* PROBLEM STATEMENT *
From the records below, transcribe exactly the lines that begin at the line with "(Power assumes the" and end at the line with "run 3 against", both included.

* DATA TO EXAMINE *

——

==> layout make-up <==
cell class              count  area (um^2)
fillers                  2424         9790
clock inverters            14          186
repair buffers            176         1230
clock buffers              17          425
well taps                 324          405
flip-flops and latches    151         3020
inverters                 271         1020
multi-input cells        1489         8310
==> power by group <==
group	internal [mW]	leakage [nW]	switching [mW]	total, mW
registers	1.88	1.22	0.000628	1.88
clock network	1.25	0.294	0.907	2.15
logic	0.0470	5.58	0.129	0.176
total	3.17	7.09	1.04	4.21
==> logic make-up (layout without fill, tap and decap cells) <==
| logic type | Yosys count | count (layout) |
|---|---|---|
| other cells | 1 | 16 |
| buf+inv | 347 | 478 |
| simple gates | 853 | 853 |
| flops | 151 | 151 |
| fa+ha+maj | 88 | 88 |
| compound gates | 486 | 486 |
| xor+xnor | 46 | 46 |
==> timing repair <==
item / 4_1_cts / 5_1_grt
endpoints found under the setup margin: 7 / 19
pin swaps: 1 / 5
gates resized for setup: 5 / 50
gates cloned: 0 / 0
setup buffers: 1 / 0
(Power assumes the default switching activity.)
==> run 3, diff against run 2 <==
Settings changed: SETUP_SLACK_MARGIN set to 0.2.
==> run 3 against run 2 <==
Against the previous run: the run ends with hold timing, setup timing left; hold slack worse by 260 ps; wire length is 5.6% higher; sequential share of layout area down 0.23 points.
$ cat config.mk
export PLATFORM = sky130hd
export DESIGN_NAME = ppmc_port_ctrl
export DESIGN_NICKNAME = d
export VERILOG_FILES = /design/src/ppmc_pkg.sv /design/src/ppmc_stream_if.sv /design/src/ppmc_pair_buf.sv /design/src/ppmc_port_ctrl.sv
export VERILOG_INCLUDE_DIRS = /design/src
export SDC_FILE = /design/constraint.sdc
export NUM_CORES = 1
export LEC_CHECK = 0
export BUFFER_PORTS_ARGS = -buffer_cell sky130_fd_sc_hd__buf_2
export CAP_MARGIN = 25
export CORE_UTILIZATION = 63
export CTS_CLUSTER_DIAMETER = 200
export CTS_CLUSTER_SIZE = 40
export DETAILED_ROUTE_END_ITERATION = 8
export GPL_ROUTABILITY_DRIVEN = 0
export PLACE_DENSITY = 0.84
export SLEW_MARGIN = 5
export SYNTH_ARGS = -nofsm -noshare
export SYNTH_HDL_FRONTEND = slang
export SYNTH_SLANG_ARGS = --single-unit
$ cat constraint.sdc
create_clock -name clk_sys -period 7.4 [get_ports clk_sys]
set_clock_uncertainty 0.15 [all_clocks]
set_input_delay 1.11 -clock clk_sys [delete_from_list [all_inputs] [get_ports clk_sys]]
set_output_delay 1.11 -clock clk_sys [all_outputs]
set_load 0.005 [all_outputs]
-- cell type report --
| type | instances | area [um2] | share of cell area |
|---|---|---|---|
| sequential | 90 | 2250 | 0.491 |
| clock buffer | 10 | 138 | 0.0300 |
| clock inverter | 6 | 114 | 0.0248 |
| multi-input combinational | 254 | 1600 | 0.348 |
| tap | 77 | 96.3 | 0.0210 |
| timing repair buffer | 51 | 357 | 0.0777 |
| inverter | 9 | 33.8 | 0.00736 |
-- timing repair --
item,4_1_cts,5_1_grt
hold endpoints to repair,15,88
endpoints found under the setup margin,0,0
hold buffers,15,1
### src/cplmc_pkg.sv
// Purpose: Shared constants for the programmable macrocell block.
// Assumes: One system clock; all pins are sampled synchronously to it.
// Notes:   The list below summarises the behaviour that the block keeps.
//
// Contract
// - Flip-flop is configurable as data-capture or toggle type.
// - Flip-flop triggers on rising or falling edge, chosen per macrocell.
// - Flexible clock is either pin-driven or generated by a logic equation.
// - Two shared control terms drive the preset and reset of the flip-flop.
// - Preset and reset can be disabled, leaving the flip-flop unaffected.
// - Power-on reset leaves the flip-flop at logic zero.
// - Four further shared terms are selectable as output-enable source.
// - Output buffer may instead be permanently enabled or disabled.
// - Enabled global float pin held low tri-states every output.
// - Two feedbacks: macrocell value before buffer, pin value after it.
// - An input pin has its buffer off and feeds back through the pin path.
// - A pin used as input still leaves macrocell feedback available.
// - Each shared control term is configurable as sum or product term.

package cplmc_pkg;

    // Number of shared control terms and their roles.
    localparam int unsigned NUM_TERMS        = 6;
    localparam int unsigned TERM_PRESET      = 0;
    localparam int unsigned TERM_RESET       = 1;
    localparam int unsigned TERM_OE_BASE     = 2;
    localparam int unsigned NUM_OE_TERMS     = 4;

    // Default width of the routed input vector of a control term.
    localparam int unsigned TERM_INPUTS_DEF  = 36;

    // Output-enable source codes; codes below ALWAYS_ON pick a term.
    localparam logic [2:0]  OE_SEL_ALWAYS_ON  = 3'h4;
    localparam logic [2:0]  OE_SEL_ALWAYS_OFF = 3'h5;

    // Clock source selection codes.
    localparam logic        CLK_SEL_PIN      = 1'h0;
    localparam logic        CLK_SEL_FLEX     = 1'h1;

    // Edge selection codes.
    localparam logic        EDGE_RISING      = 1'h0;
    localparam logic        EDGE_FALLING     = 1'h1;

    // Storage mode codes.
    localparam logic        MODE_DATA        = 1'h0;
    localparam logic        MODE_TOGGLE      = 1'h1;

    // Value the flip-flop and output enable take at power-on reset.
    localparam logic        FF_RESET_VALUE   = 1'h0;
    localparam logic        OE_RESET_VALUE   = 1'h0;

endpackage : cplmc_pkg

——

* SOLUTION FOR THIS TASK *
(Power assumes the default switching activity.)
==> run 3, diff against run 2 <==
Settings changed: SETUP_SLACK_MARGIN set to 0.2.
==> run 3 against run 2 <==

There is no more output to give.